** Opening Source material block **

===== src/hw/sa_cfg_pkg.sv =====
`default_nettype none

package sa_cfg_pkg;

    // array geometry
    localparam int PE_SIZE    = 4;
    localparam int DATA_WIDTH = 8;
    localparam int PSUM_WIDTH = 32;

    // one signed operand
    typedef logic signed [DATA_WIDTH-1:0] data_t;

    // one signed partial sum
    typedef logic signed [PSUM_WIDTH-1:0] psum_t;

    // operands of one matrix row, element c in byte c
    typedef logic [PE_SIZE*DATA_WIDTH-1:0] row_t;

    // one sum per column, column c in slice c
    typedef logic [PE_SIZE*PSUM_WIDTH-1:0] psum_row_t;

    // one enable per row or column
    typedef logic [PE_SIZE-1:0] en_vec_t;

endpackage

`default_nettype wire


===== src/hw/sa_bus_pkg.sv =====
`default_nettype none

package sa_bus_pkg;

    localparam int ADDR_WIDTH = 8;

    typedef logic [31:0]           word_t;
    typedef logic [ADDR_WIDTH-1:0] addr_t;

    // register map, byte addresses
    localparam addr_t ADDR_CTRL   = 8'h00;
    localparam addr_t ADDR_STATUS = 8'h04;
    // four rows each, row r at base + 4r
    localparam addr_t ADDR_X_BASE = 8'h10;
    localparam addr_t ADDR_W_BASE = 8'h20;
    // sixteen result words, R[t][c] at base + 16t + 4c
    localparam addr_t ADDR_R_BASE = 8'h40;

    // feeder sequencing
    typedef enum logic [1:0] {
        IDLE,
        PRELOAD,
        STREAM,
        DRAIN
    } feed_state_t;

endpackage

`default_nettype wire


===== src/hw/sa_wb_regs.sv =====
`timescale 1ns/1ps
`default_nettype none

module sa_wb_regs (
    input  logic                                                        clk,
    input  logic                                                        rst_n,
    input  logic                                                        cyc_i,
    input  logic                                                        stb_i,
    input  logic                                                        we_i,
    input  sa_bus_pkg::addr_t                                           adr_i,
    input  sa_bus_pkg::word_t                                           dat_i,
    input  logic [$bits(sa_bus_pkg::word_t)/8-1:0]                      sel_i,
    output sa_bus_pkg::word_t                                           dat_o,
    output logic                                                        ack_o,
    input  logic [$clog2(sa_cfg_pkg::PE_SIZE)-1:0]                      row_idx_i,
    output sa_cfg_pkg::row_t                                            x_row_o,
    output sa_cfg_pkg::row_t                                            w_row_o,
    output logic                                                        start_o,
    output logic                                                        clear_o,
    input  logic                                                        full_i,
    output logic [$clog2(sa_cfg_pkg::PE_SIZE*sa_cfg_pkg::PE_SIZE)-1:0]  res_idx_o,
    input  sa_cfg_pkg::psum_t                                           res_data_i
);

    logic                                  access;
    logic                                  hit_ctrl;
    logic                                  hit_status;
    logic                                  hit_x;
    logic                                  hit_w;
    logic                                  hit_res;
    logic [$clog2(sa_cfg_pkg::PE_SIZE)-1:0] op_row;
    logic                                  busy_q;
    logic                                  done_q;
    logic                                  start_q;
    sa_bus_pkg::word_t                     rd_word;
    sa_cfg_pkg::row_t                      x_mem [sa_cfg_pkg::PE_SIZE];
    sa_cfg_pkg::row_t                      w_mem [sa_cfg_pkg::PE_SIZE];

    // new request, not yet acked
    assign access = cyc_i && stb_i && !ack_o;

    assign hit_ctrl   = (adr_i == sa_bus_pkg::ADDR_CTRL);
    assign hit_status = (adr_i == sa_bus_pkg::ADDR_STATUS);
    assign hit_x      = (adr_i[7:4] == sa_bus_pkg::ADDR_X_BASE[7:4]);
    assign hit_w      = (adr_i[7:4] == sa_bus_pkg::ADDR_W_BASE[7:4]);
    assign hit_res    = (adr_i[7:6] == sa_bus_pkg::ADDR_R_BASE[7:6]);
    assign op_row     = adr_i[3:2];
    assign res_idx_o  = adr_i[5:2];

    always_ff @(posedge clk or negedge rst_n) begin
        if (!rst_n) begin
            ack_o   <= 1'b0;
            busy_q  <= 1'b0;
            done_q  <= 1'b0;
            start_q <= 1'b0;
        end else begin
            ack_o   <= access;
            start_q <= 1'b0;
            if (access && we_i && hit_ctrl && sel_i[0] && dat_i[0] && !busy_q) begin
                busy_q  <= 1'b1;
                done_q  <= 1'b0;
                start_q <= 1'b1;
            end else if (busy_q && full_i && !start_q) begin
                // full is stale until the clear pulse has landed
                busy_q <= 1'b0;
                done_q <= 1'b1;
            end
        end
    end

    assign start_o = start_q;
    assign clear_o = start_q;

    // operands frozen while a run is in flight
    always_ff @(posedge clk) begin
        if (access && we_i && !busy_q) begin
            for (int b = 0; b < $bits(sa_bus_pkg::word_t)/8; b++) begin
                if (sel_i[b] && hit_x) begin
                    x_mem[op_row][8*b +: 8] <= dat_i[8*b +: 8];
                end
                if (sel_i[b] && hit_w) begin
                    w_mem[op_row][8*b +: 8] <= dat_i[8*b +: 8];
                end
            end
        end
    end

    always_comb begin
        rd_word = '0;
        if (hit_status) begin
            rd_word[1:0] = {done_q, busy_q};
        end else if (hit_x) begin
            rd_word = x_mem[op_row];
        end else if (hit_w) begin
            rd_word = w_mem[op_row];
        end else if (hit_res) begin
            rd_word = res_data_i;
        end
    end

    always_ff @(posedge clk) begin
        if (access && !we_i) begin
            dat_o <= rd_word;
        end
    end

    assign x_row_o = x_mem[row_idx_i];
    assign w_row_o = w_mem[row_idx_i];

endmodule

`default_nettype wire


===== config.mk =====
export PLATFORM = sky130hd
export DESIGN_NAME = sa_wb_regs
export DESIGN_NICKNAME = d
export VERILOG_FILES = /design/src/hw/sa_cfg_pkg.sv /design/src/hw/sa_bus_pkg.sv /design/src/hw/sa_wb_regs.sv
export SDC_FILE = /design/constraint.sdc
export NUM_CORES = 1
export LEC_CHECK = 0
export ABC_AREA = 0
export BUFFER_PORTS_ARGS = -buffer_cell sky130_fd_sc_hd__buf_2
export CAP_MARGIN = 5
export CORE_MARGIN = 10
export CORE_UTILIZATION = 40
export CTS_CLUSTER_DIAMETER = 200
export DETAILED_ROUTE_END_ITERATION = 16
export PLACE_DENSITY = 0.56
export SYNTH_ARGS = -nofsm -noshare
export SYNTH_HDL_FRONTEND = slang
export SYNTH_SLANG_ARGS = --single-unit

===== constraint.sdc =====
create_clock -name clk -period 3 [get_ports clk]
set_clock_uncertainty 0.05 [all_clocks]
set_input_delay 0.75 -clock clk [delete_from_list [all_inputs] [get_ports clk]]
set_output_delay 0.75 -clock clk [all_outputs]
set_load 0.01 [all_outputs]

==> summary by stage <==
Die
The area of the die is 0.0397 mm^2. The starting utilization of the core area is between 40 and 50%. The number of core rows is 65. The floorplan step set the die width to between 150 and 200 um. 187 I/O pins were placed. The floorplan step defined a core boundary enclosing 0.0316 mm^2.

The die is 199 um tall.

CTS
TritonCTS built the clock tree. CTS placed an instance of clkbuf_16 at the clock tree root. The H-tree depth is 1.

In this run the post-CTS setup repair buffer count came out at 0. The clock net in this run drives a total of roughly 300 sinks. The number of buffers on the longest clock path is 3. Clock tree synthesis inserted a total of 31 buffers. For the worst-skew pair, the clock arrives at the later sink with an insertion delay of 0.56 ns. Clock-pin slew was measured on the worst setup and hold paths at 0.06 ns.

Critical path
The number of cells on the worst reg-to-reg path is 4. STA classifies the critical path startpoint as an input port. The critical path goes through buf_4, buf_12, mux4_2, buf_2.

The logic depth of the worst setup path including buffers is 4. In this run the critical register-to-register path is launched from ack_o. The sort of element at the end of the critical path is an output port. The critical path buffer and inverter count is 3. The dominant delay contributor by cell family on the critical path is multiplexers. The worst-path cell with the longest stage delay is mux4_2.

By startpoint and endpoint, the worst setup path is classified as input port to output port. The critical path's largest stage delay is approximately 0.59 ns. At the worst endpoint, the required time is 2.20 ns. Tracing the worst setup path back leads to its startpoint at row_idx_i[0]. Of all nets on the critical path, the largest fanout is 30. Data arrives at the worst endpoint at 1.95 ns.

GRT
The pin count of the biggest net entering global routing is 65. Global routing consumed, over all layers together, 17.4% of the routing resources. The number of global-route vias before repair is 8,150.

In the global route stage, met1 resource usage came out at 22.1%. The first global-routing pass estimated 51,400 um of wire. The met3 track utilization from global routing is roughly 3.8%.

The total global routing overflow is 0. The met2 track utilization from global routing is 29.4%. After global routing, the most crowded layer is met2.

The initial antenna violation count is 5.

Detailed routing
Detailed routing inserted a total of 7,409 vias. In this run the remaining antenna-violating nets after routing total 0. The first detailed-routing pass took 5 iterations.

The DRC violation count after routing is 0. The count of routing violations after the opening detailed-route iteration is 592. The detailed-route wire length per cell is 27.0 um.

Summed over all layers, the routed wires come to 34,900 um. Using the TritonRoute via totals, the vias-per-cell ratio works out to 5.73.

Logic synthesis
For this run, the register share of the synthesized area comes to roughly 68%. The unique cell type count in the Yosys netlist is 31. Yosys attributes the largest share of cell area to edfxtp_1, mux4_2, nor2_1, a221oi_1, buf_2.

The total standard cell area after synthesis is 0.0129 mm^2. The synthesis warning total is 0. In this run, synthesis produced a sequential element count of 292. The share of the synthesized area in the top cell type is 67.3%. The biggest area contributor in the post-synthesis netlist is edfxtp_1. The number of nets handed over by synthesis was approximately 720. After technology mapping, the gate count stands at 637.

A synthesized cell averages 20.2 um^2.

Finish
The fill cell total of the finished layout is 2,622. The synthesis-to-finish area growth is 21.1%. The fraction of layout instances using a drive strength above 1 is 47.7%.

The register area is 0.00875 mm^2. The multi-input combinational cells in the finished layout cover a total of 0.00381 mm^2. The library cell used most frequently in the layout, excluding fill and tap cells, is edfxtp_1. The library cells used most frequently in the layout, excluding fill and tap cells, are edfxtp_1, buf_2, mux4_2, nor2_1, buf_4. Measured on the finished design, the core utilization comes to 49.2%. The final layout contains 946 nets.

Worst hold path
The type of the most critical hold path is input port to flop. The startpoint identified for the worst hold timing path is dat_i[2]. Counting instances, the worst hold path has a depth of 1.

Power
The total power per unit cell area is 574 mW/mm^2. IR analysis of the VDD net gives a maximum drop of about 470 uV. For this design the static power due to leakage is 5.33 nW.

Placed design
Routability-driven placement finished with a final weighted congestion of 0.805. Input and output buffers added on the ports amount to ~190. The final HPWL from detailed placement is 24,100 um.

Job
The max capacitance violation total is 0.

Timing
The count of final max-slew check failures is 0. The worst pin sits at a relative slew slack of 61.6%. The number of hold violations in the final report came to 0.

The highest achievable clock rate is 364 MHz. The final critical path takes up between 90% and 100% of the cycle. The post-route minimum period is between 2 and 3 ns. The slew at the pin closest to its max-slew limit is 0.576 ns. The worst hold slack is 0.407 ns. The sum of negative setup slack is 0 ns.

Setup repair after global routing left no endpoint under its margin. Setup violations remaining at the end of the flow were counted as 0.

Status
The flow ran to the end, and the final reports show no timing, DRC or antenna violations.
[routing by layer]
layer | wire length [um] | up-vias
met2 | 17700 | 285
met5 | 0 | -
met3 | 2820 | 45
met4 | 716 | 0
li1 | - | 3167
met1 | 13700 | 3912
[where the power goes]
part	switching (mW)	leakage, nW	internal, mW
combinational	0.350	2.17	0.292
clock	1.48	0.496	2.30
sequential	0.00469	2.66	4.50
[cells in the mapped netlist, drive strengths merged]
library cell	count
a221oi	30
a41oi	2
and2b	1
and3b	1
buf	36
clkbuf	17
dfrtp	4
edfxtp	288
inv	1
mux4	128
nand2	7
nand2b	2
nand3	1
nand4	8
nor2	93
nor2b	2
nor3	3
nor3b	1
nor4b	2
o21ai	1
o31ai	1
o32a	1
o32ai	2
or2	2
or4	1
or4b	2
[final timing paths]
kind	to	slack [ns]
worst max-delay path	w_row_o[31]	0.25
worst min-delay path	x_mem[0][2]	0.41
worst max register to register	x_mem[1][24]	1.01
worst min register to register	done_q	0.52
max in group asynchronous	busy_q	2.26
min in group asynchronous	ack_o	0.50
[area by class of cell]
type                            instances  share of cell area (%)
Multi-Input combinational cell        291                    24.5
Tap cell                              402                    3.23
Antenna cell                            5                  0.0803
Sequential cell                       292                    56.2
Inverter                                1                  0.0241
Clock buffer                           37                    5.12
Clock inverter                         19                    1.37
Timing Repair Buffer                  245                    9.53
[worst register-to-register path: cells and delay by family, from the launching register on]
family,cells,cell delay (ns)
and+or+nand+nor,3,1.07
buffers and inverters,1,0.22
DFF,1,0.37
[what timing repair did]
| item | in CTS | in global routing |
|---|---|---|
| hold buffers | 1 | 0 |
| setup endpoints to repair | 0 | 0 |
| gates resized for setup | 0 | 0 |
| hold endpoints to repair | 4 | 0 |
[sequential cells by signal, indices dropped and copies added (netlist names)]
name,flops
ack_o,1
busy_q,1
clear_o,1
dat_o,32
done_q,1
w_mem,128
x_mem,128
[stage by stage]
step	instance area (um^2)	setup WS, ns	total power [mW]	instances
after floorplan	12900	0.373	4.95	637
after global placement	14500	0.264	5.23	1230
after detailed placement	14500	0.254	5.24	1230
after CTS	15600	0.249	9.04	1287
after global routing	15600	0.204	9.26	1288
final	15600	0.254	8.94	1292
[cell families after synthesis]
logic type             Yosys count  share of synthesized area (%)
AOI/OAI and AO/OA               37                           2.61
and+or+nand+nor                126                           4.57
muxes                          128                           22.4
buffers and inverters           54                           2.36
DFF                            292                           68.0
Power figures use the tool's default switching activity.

** Closing Source material block **

### Aim of the exercise
Return the lines from the one containing "[worst register-to-register path: cells" through the last line of the records. Include both ends and nothing else.

### Response below
[worst register-to-register path: cells and delay by family, from the launching register on]
family,cells,cell delay (ns)
and+or+nand+nor,3,1.07
buffers and inverters,1,0.22
DFF,1,0.37
[what timing repair did]
| item | in CTS | in global routing |
|---|---|---|
| hold buffers | 1 | 0 |
| setup endpoints to repair | 0 | 0 |
| gates resized for setup | 0 | 0 |
| hold endpoints to repair | 4 | 0 |
[sequential cells by signal, indices dropped and copies added (netlist names)]
name,flops
ack_o,1
busy_q,1
clear_o,1
dat_o,32
done_q,1
w_mem,128
x_mem,128
[stage by stage]
step	instance area (um^2)	setup WS, ns	total power [mW]	instances
after floorplan	12900	0.373	4.95	637
after global placement	14500	0.264	5.23	1230
after detailed placement	14500	0.254	5.24	1230
after CTS	15600	0.249	9.04	1287
after global routing	15600	0.204	9.26	1288
final	15600	0.254	8.94	1292
[cell families after synthesis]
logic type             Yosys count  share of synthesized area (%)
AOI/OAI and AO/OA               37                           2.61
and+or+nand+nor                126                           4.57
muxes                          128                           22.4
buffers and inverters           54                           2.36
DFF                            292                           68.0
Power figures use the tool's default switching activity.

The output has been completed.